Oxygen
- Author: Andrew Miller
- Language: English
- Genre: Fictional prose
- Publisher: Sceptre
- Publication date: 6 September 2001
- Publication place: England
- Media type: Print
- Pages: 323
- ISBN: 978-0-340-72825-3
- OCLC: 48362915
- Preceded by: Casanova (1999)
- Followed by: The Optimists (2005)

= Oxygen (Miller novel) =

2001 novel by Andrew Miller

Oxygen is the third novel by English author, Andrew Miller, released on 6 September 2001 through Sceptre. Although the novel received mixed reviews, it was shortlisted for both a Man Booker Prize and a Whitbread Award in 2001.

==Plot==
Set in San Fernando Valley and Hungary in 1997, the story revolves around a late-stage cancer patient, Alice; her two markedly different sons, one a translator, the other a soap star; and a seemingly unconnected Hungarian playwright named László Lázár. The plot centres on the family's troubles and the sons coming to terms with the fact that their mother will likely not see another birthday.

==Reception==
Alfred Hickling, writing for The Guardian, praised Miller's "piteous and poetic" evocation of the subject of Alice's cancer and stated: "Most fiction catalogues its characters' achievements; Miller lingers remorselessly on their failures. It's a bleak world, but one invested with a peculiar beauty." In a review for the New York Times, author Margot Livesey praised Miller's disparate storytelling, stating "only a writer of verve and talent would be able to pull off the creation of such varied milieus, and happily, Miller is such a writer." Livesey also praised the ending of the novel, stating that "although Miller's methods may lead to a certain diminution of emotional impact, the ending of his novel more than rewards the attentive reader." The novel was well received by Publishers Weekly, with the reviewer praising Miller's "elegant, resonant prose" and "brilliant dexterity" with respect to his intertwined plot-lines, and stating that "this book breathes with compassion and honesty, and with the rare quality called hope".

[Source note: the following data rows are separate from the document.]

## /design/flow/config.mk

```make
export PLATFORM = sky130hd
export DESIGN_NAME = RELUlayer4
export DESIGN_NICKNAME = RELUlayer4
export VERILOG_FILES = /design/flow/design.v
export SDC_FILE = /design/flow/constraint.sdc
export NUM_CORES = 4
export LEC_CHECK = 1
export CORE_AREA = 10 10 106 106
export DIE_AREA = 0 0 116 116
```

## /design/flow/constraint.sdc

```tcl
current_design RELUlayer4

set clk_period 1.0
set clk_io_pct 0.2

create_clock -name clk0 -period $clk_period

set non_clock_inputs [all_inputs -no_clocks]
set_input_delay [expr $clk_period * $clk_io_pct] -clock clk0 $non_clock_inputs
set_output_delay [expr $clk_period * $clk_io_pct] -clock clk0 [all_outputs]
```

## /design/flow/design.v

```verilog
module RELUlayer4#(parameter WIDTH = 8
			  )
			 (
			  input signed [WIDTH-1:0] Data_in1,Data_in2,Data_in3,Data_in4,Data_in5,Data_in6,Data_in7,Data_in8,
			  Data_in9,Data_in10,Data_in11,Data_in12,Data_in13,Data_in14,Data_in15,Data_in16,
			  output [WIDTH-1:0] Data_out1,Data_out2,Data_out3,Data_out4,Data_out5,Data_out6,Data_out7,Data_out8,
			  Data_out9,Data_out10,Data_out11,Data_out12,Data_out13,Data_out14,Data_out15,Data_out16
			 );
RELU rel1(Data_in1,Data_out1);
RELU rel2(Data_in2,Data_out2);
RELU rel3(Data_in3,Data_out3);
RELU rel4(Data_in4,Data_out4);
RELU rel5(Data_in5,Data_out5);
RELU rel6(Data_in6,Data_out6);
RELU rel7(Data_in7,Data_out7);
RELU rel8(Data_in8,Data_out8);
RELU rel9(Data_in9,Data_out9);
RELU rel10(Data_in10,Data_out10);
RELU rel11(Data_in11,Data_out11);
RELU rel12(Data_in12,Data_out12);
RELU rel13(Data_in13,Data_out13);
RELU rel14(Data_in14,Data_out14);
RELU rel15(Data_in15,Data_out15);
RELU rel16(Data_in16,Data_out16);
endmodule
module RELU #(parameter WIDTH = 8
			  )
			 (
			  input signed [WIDTH-1:0] Data_in,
			  output [WIDTH-1:0] Data_out
			 );
	assign Data_out=(Data_in<0)?0:Data_in[7:0];
endmodule
```

## /design/flow/run.sh

```bash
#!/bin/bash
# OpenROAD 26Q1-2900-gdf79404cd8, Yosys 0.63+post, stock flow scripts
make -C /OpenROAD-flow-scripts/flow DESIGN_CONFIG=/design/flow/config.mk WORK_HOME=/design/flow/orfs finish
```

==> run_results.csv <==
group,metric,value,unit
worst_setup_path,cp.arrival,0.78,ns
floorplan,design.portCount,256,
floorplan,floorplan.initialDensity,12.5,%
grt,antenna_violations_before_repair,2,
logic_synthesis,postSynthSeqShare,0,%
worst_setup_path,critPathKind,"primary input to primary output",
final_timing,max_slew_violations,0,
power,static-leakage-power,1.79,nW
grt,global_route_wire_length_before_repair,11600,um
final_timing,timing.fmax,1020,MHz
floorplan,fp.dieW,116,um
worst_setup_path,setup_crit_end_kind,"primary output",
floorplan,core,8850,um2
clocking,post_cts_buffers,0,
logic_synthesis,ys_area,1100,um2
status,run_status,"complete, no violations",
worst_setup_path,worstPathRequired,0.80,ns
power,post-layout-total-power,0.826,mW
grt,grt_start_max_net_pins,8,
final_timing,setup_violations,0,
final_timing,tns,0,ns
grt,groute.usage.overall,11.3,%
floorplan,dieArea,13500,um2
place,place.detailed.hpwl,7940,um
route,detail_route.iter0.violations,41,
power,ir_worst_vdd,0.114,mV
route,firstDrtPassIters,2,
logic_synthesis,synthesis.instances,129,
finish,area.sequential,0,um2
worst_hold_path,timing.hold.worst.class,"primary input to primary output",
logic_synthesis,syn_area_per_cell,8.56,um2
finish,drive_gt1_share,64.4,%
logic_synthesis,yosys_warnings,0,
grt,number_of_global_route_vias_before_repair,1796,
grt,globalRouteOverflowTotal,0,
job,max-cap-violations,0,
finish,clock_buffers,0,
logic_synthesis,number_of_different_library_cells_in_the_post_synthesis_netlist,3,
finish,flops,0,
route,via_count_of_the_routed_design,1603,
job,stage_log_warnings,32,
route,route.detailed.drc,0,
floorplan,rows,34,
worst_setup_path,cp-startpoint,"Data_in13[5]",
final_timing,finalWorstPathRequiredPeriod,0.979,ns
final_timing,rsz_0062_raised_after_global_routing,"false",
route,viasPerCell,3.35,
worst_setup_path,worstSetupStartpointType,"primary input",
finish,final_design_area_no_fill,2880,um2
final_timing,final-hold-violation-count,0,
route,ant_nets,0,
floorplan,die_h,116,um
final_timing,post-route-period-util,97.9,%
logic_synthesis,synth-cells-yosys,129,
place,buffer_ports.inserted,240,
place,placed_cell_area,3580,um2
power,power_density,287,nW/um2
route,totalWireLength,8460,um
logic_synthesis,mappedNetlistArea,1100,um2
worst_setup_path,timing.critical_path.to,"Data_out13[5]",
place,place_congestion,0.859,
finish,layout_stage_area_growth_over_the_synthesis_result,161,%
final_timing,worst_hold_slack,0.785,ns
route,route.detailed.wl_per_inst,17.7,um
worst_setup_path,cp_max_fo,1,
==> worst max-delay path: stages <==
cell,delay (ns)
clkdlybuf4s15_2,0.19
and2b_2,0.19
clkdlybuf4s15_2,0.20
==> how the worst min path moves through the flow <==
stage,from,end,slack (ns),cells past startpoint
6_report,Data_in9[1],Data_out9[1],0.78,3
4_1_cts,Data_in9[1],Data_out9[1],0.79,3
5_1_grt,Data_in14[0],Data_out14[0],0.81,3
==> logic make-up (layout without fill, tap and decap cells) <==
| family | Yosys count | count (layout) | synth area share [%] |
|---|---|---|---|
| buffers and inverters | 16 | 240 | 10.9 |
| other | 1 | 18 | 0.339 |
| AND/OR/NAND/NOR | 112 | 112 | 88.8 |
==> metal layers <==
metal	part of all wire [%]	routed length (um)	global-route usage, %
met1	31	2640	10.4
met2	57	4800	23.7
met3	12	1010	4.34
met4	0	0	0
met5	0	0	0
==> cells in the final DEF (no fill, tap or decap) <==
master / netlist / routed
buf_2: 0 / 108
buf_6: 0 / 1
buf_4: 16 / 1
clkdlybuf4s15_2: 0 / 7
conb_1: 1 / 16
diode_2: 0 / 2
and2b_2: 112 / 112
clkbuf_2: 0 / 8
dlygate4sd2_1: 0 / 105
clkdlybuf4s15_1: 0 / 10
==> area by class of cell <==
type | instances | area [um2]
antenna | 2 | 5.00
tap | 108 | 135
timing repair buffer | 240 | 1700
multi-input combinational | 128 | 1040
fill | 1027 | 5970
==> synth_stat cells <==
master | n | area, um2
conb_1 | 1 | 3.75
and2b_2 | 112 | 981
buf_4 | 16 | 120
==> report_power, final <==
group	internal (mW)	total, mW	switching (mW)
Clock	0.000000268	0.000000268	0
Sequential	0	0	0
Combinational	0.606	0.826	0.220
Total	0.606	0.826	0.220
==> repair_timing <==
action                     in CTS  in global routing
resized                       518                 15
setup endpoints to repair     112                 24
pin swaps                       0                  0
hold buffers                    0                  0
cloned                          0                  0
==> stage by stage <==
| step | std cells | util (%) | setup slack, ns |
|---|---|---|---|
| floorplan | 144 | - | 0.430 |
| global placement | 476 | 40.4 | -0.691 |
| detailed placement | 476 | 40.4 | -0.695 |
| CTS | 476 | 33.1 | 0.00267 |
| global route | 478 | 32.5 | 0.00755 |
| finish | 478 | 32.5 | 0.0211 |
No activity file was given, so power comes from the tool's default toggle rates.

The novel received mixed reviews from the Daily Telegraph and the Seattle Times. For the Seattle Times, reviewer Scott Stolnack found the novel "richly imagined" and praised the novel's depth and the strength of the individual characters, but did not feel it was "of the caliber of his previous works", stating "while certain scenes are rendered beautifully and lucidly, nothing here compares to the startling vividness of his two earlier novels". These views were coupled in the Telegraph, with the reviewer praising Miller's "stylistic polish", "considerable flair for characterisation" and "superbly realised" three-dimensional characters. The reviewer, however, also found that the "narrative meanders" somewhat and states that the novel as a whole "does not quite cohere, but there is fine writing on every page".

Reviewing for the New Statesman, Hugo Barnacle was more critical of the novel, finding the prose "self-consciously literary" and commenting that it "doesn't quite pay its way". Barnacle also found the story lacking, stating, "The plotting would never pass muster at a crime writers' convention. For some reason, posh-prose writers can be very slack on that score. Miller introduces a loaded gun and a deadly poison capsule on the feeblest of pretexts." He ended his review with the opinion that "Miller will have to ditch a few pretensions if he wants to be good". The novel was also not well received by Darren Waters of the BBC. Waters found the plot to be "disappointingly straightforward", the language to be "terse, almost perfunctory" and the female characters to be "drawn with pencil". He further stated: "The book's themes have the transparency of oxygen, as the title suggests, but they never crystallize into anything remotely interesting."